Just a thought though.

tegan · 26/06/2006 08:08

I have found that since being on several commitees that the kids of these parents seem to get treated alot better when it comes to trips and things.
Last week we help the country dance festival at our school and as such dd never got home til 11pm because I was helping to tidy up and due to this dd's tiredness was taken into account.

sowoffended · 26/06/2006 08:14

If parents communicate with the school, then this sort of thing would be taken into account anyway (as long as it wasn't all the time iykwim).

EG. Various children are involved in drama groups, and when a show is on they're up late everynight for a week. If staff are made aware then they will bear this in mind...irrespective of parental activity with the school.

This is how it should be, though I am aware that it's often not the case.

Medulla · 26/06/2006 11:16

I am about to replace the current parent rep in my daughter pre school class. I help out on school trips although I haven't volunteered to help out in the classroom as I have a baby. When my DD starts primary school I have every intention of being on the PTA and if possible a school governor. I just want to be involved in my children's education and as a SAHM I have the time to do it. I also remember how fantastic it was when my mum used to come in school on a Thursday afternoon to teach cookery!! I was so proud!

Slink · 26/06/2006 11:18

I HELP OUT TUESDAY AND FRIDAY AFTERNOON, I LISTEN TO THE CHILDREN (4-5YRS OLDS) READ AND DO SCIENCE CLASS WITH THEM AND COOKING I LOVE IT. SAHM TOO SO HAVE THE TIME.

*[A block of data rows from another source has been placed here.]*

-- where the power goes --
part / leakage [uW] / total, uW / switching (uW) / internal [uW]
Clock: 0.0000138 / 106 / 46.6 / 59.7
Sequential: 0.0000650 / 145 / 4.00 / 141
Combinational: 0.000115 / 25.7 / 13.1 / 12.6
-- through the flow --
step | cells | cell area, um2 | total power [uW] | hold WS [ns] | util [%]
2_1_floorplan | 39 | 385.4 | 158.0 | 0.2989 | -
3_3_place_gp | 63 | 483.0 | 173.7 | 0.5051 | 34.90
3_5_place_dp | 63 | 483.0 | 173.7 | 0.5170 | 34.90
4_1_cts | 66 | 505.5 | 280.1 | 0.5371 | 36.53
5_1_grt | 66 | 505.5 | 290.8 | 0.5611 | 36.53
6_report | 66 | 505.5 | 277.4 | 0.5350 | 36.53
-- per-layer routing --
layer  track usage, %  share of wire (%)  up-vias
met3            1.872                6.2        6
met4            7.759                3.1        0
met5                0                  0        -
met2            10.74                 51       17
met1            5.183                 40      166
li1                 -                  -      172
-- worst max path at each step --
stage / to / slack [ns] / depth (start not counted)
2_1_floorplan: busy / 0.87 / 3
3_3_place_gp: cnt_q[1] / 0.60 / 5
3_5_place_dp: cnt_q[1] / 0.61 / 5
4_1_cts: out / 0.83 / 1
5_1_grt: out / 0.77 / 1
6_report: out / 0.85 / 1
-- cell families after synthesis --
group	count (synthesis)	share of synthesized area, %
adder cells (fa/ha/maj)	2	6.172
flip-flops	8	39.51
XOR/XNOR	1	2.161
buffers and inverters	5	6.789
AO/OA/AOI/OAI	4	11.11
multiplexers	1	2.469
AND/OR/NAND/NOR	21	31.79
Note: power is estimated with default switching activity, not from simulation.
### src/rtl/input_buffer.sv
// rtl/input_buffer.sv - assembles received bytes into 128-bit blocks and queues them for the AES core
//
// Ports:
//   clk, reset         system clock; synchronous active-high reset
//   rx_done, rx_byte   one-cycle byte strobe and data from the UART receiver
//   text_out           head FIFO block, byte 0 (first received) in bits 127:120
//   text_valid         FIFO not empty
//   text_ready         AES core accepts text_out (pop)
//   fifo_count         blocks queued, 0..FIFO_DEPTH
//   byte_index         bytes captured in the current partial block
//   overrun            sticky: a byte arrived while a finished block was waiting
//   timeout            one-cycle pulse: stale partial block discarded

module input_buffer #(
  parameter int FIFO_DEPTH     = 4,
  parameter int TIMEOUT_CYCLES = 100000
) (
  input  logic                          clk,
  input  logic                          reset,
  input  logic                          rx_done,
  input  logic [7:0]                    rx_byte,
  output logic [127:0]                  text_out,
  output logic                          text_valid,
  input  logic                          text_ready,
  output logic [$clog2(FIFO_DEPTH):0]   fifo_count,
  output logic [3:0]                    byte_index,
  output logic                          overrun,
  output logic                          timeout
);

  localparam int AW = $clog2(FIFO_DEPTH);
  localparam int CW = AW + 1;
  localparam int TW = (TIMEOUT_CYCLES > 1) ? $clog2(TIMEOUT_CYCLES) : 1;
  localparam logic [CW-1:0] FULL    = CW'(FIFO_DEPTH);
  localparam logic [TW-1:0] TO_LAST = TW'((TIMEOUT_CYCLES > 0) ? TIMEOUT_CYCLES - 1 : 0);

  typedef enum logic [1:0] {
    COLLECT = 2'd0,
    WRITE   = 2'd1,
    STALL   = 2'd2
  } state_t;

  state_t          state;
  logic [127:0]    asm_reg;
  logic [127:0]    mem [FIFO_DEPTH];
  logic [AW-1:0]   wr_ptr;
  logic [AW-1:0]   rd_ptr;
  logic [TW-1:0]   to_cnt;
  logic            push;
  logic            pop;

  // Fullness is judged on the count at the start of the cycle, so a pop in
  // the same cycle never lets a waiting block in; it goes next cycle.
  assign push       = (state != COLLECT) && (fifo_count != FULL);
  assign pop        = (fifo_count != '0) && text_ready;
  assign text_valid = (fifo_count != '0);

  always_ff @(posedge clk) begin
    if (reset) begin
      state      <= COLLECT;
      asm_reg    <= '0;
      byte_index <= '0;
      wr_ptr     <= '0;
      rd_ptr     <= '0;
      fifo_count <= '0;
      text_out   <= '0;
      overrun    <= 1'b0;
      timeout    <= 1'b0;
      to_cnt     <= '0;
    end else begin
      timeout <= 1'b0;

      if (push) begin
        mem[wr_ptr] <= asm_reg;
        wr_ptr      <= wr_ptr + 1'b1;
      end
      if (pop) begin
        rd_ptr <= rd_ptr + 1'b1;
      end

      case ({push, pop})
        2'b10:   fifo_count <= fifo_count + 1'b1;
        2'b01:   fifo_count <= fifo_count - 1'b1;
        default: ;
      endcase

      // text_out is a registered copy of the head so it keeps the last
      // block when the FIFO drains. When the only entry is popped while a
      // new one is pushed, the pushed block becomes the head directly.
      if (push && (fifo_count == '0)) begin
        text_out <= asm_reg;
      end else if (pop) begin
        if (fifo_count > CW'(1)) begin
          text_out <= mem[rd_ptr + 1'b1];
        end else if (push) begin
          text_out <= asm_reg;
        end
      end

      case (state)
        COLLECT: begin
          if (rx_done) begin
            asm_reg[{4'd15 - byte_index, 3'b000} +: 8] <= rx_byte;
            byte_index <= byte_index + 1'b1;
            to_cnt     <= '0;
            if (byte_index == 4'd15) begin
              state <= WRITE;
            end
          end else if ((TIMEOUT_CYCLES != 0) && (byte_index != 4'd0)) begin
            if (to_cnt == TO_LAST) begin
              byte_index <= '0;
              to_cnt     <= '0;
              timeout    <= 1'b1;
            end else begin
              to_cnt <= to_cnt + 1'b1;
            end
          end
        end
        WRITE, STALL: begin
          // A finished block is waiting in asm_reg; incoming bytes are lost.
          if (rx_done) begin
            overrun <= 1'b1;
          end
          state <= push ? COLLECT : STALL;
        end
        default: state <= COLLECT;
      endcase
    end
  end

endmodule

### config.mk
export PLATFORM = sky130hd
export DESIGN_NAME = input_buffer
export DESIGN_NICKNAME = d
export VERILOG_FILES = /design/src/rtl/input_buffer.sv
export SDC_FILE = /design/constraint.sdc
export NUM_CORES = 1
export LEC_CHECK = 0
export BUFFER_PORTS_ARGS = -buffer_cell sky130_fd_sc_hd__buf_4
export CAP_MARGIN = 20
export CORE_MARGIN = 4
export CORE_UTILIZATION = 26
export DETAILED_ROUTE_END_ITERATION = 10
export GPL_ROUTABILITY_DRIVEN = 0
export HOLD_SLACK_MARGIN = 0.05
export SLEW_MARGIN = 20
export SYNTH_ARGS = -nofsm -noshare
export SYNTH_HDL_FRONTEND = slang
export SYNTH_SLANG_ARGS = --single-unit
### constraint.sdc
create_clock -name clk -period 4.6 [get_ports clk]
set_input_delay 0.23 -clock clk [delete_from_list [all_inputs] [get_ports clk]]
set_output_delay 0.23 -clock clk [all_outputs]
set_load 0.05 [all_outputs]
==> summary.md <==
| Metric | Value |
|---|---|
| Largest net degree at the start of global routing | `87` |
| Top cell type's share of synthesized area | `50.3%` |
| Setup crit end | `mem[3][11]` |
| Fin crit period | `2.92 ns` |
| Die Area | `123000 µm²` |
| Final setup vio count | `0` |
| GR met1 Demand/Resource | `16.3%` |
| Slew @ Worst Pin | `1.05 ns` |
| Routed Antenna Nets | `0` |
| Most common cell after layout, fill and taps aside | `edfxtp_1` |
| Combinational share of power | `a little over a tenth` |
| Total track usage | `a little under an eighth` |
| Period utilization | `63.5%` |
| Synth Register Bits | `800` |
| Crit. End Element | `flop` |
| CTS Buffer Depth | `3` |
| Slew headroom | `29.7%` |
| Seq/Total Area, Yosys | `69.2%` |
| FMAX | `342 MHz` |
| Worst skew pair latency | `0.62 ns` |
| Sw Share | `24.8%` |
| Mapped Area | `slightly above 30000 µm²` |
| Critical Path Start | `state[0]` |
| Reported max-cap violation count | `0` |
| Max FFs per register | `512` |
| Most Crowded Layer GR | `met2` |
| Status | `finished, final reports clean` |
| Area contributors post-synth | `edfxtp_1 (50%), dfxtp_1 (19%), mux4_2 (9.4%)` |
| Setup bufs post-CTS | `0` |
| CTS sink cnt | `800` |
| Internal power | `0.0120 W` |
| CP max stage cell | `and3_4` |
| Initial DRT Pass Iterations | `5` |
| Hpwl dp | `44.6 mm` |
| Async set-reset flop share out of synthesis | `0%` |
| GRT Residual Overflow | `0` |
| Clk root buf | `clkbuf_16` |
| Syn nets | `1979` |
| Antenna Diode Count | `0` |
| Synth Flop Type | `edfxtp_1` |
| VDD IR max | `between 0.0003 and 0.0004 V` |
| DR iter-0 viols | `1103` |
| Average wire per standard cell | `between 15 and 20 µm` |
| Residual DRC | `0` |
| Via/cell ratio | `4.49` |
| Syn Inst Count | `between 1500 and 2000` |
| WP data required | `4.87 ns` |
| Core Util, Final | `31.0%` |
| YS warnings | `0` |
| Power per Cell Area | `442 nW/µm²` |
| Placeable core area | `117000 µm²` |
| First-pass GRT wire length | `roughly 110 mm` |
| Worst R2R Path Depth | `5` |
| Area leader, netlist | `edfxtp_1` |
| H-tree Lvls | `3` |
| Classification of the worst setup path | `flop to flop` |
| Worst EP arrival | `3.19 ns` |
| Max-slew violations | `0` |
| Total Neg Setup Slack | `0 ns` |
| Boundary Pins | `150` |
| Share of post-route cells with drive strength above 1 | `a little over a fifth` |
| WL final | `73.2 mm` |
| Antenna violations before repair | `1` |
| Worst Path Max Fanout | `54` |
| Met2 Use GR | `18.6%` |
| Leakage power | `11.8 nW` |
| R2R Path End | `mem[3][11]` |
| Critical Path Start Type | `flop` |
| Unique cell type count in the Yosys netlist | `55` |
| Clk slew on worst S/H paths | `approximately 0.060 ns` |
| Total clock buffers created by CTS | `between 80 and 90` |
| Input/output buffers | `149` |
| R2R Setup Slk | `1.68 ns` |
| Critical path's largest stage delay | `0.76 ns` |
| Post-synth EDFFs | `around 510` |
| Final Hold Viols | `0` |
| Std cell rows | `roughly 130` |
| Clock Skew | `roughly 0.018 ns` |
| Height of the die | `between 300 and 400 µm` |
| Worst hold path type | `primary input to flop` |
| Nets | `2110` |
| CTS tree | `built` |
| Most frequent cells in the layout | `edfxtp_1 (512), dfxtp_1 (286), mux2i_1 (225)` |
| Met3 GRT Util | `3.06%` |
| Flop pwr share | `48.6%` |
| Die W | `351 µm` |
| Clock power frac | `40.9%` |
| Reg-to-reg startpoint | `state[0]` |
| Switching Power | `0.00397 W` |
| P&R area growth vs syn | `18.3%` |
| Vias | `between 15000 and 20000` |
| CP cell instances | `inv_1 -> ha_1 -> a21oi_1 -> and3_4 -> buf_12` |
| Syn_area_per_cell | `15.7 µm²` |
| Starting Density | `26.2%` |
| Fillers | `11419` |
| Vias in the first global route | `16465` |
| RSZ-0062 raised after global routing | `no` |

YohoAhoy · 26/06/2006 12:56

Dh on Governor's and I'm Chair of PTA.

We do it for a mixture of reasons - wanting to help, innate nosiness so good to be in a position of hearing any gossip and because we genuinely like the school.

At the risk of sounding a bit gushinhg, it's nice to feel part of the community.

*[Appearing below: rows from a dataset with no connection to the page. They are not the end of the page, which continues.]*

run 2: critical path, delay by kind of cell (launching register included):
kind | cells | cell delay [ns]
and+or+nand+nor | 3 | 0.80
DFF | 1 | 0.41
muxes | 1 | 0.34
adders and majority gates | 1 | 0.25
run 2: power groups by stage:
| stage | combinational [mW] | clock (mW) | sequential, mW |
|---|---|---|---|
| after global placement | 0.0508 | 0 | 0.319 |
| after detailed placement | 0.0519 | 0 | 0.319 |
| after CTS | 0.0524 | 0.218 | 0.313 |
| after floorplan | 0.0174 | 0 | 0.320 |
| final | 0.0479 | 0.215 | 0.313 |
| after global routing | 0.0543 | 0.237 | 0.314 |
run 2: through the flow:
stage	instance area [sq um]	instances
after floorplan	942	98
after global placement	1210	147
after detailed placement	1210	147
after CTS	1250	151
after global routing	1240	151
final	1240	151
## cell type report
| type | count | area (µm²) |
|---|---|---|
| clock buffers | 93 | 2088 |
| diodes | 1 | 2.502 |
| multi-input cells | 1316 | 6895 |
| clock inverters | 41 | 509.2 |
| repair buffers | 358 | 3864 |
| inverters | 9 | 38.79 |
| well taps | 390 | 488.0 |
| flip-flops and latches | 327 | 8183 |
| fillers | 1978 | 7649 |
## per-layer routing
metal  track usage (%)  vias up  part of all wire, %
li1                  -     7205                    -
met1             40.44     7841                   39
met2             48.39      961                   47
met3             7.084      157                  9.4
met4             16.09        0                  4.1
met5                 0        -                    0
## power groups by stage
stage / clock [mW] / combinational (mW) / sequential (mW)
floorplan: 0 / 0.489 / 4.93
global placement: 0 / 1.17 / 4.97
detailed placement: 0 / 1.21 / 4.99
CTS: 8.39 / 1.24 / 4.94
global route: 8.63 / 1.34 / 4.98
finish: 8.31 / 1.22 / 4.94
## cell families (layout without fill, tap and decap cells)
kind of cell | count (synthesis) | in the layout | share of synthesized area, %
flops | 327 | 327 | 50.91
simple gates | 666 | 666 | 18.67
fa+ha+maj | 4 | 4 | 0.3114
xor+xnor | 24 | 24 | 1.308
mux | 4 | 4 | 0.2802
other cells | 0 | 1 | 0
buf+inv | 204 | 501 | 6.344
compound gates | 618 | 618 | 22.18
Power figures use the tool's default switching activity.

I do have a secret snigger to myself from time to time though, as I've never been a 'joiner' and have always had a deep distrust of committees!

Must have happened by osmosis.

Our PTA is tiny. Same people generally doing everything, despite our best efforts to entice new blood. I'm fairly sure we are viewed as a clique, which is a shame as we try to get people involved, but I have a feeling it comes with the territory.

I would like some more people to join, but quite understand if they haven't the time, or, to be frank, the inclination.

We have had some grumbles from people, and that does annoy me. If they've something constructive to suggest, then great, but general whinges without offering suggestions/help can be very disheartening.

Fortunately last couple of events have been well-received, so we're on a bit of an up at the moment.

Although people have been running away from me lately, as I have that mad ticket-seller's glint in my eye

YohoAhoy · 26/06/2006 12:59

oops, sorry to make my waffle any longer, I think it does benefit our children. We've built relationships with staff there, so communication is easier, and knowing more about the children's background I think can be a help if there's a problem.

I don't get involved in reading etc, as helping out in the classroom is not my forte. I don't have the patience.

AUBINA · 26/06/2006 22:28

My DDs go to a state primary school.I am class rep for my older daughters class. This isn't too onerous. I organise a card and pressie at Christmas and the end of year for the teacher. At our Summer Fair I help run one of the stalls. I always help at events if I am free. However I don't feel dynamic enough to hold a big role like PTA chair or treasurer. I used to help on school trips when I could but now my DDs like to go without me, they feel more grown up. I don't help out in the classroom as groups of children are not my forte.

I think everyone should do what they are comfortable with, even if that is nothing. It annoys me when those on committees get annoyed when others won't join in. Not everyone is the same, they shouldn't feel forced to do something which is voluntary.

Hallgerda · 27/06/2006 08:11

AUBINA, I couldn't agree more with your second paragraph.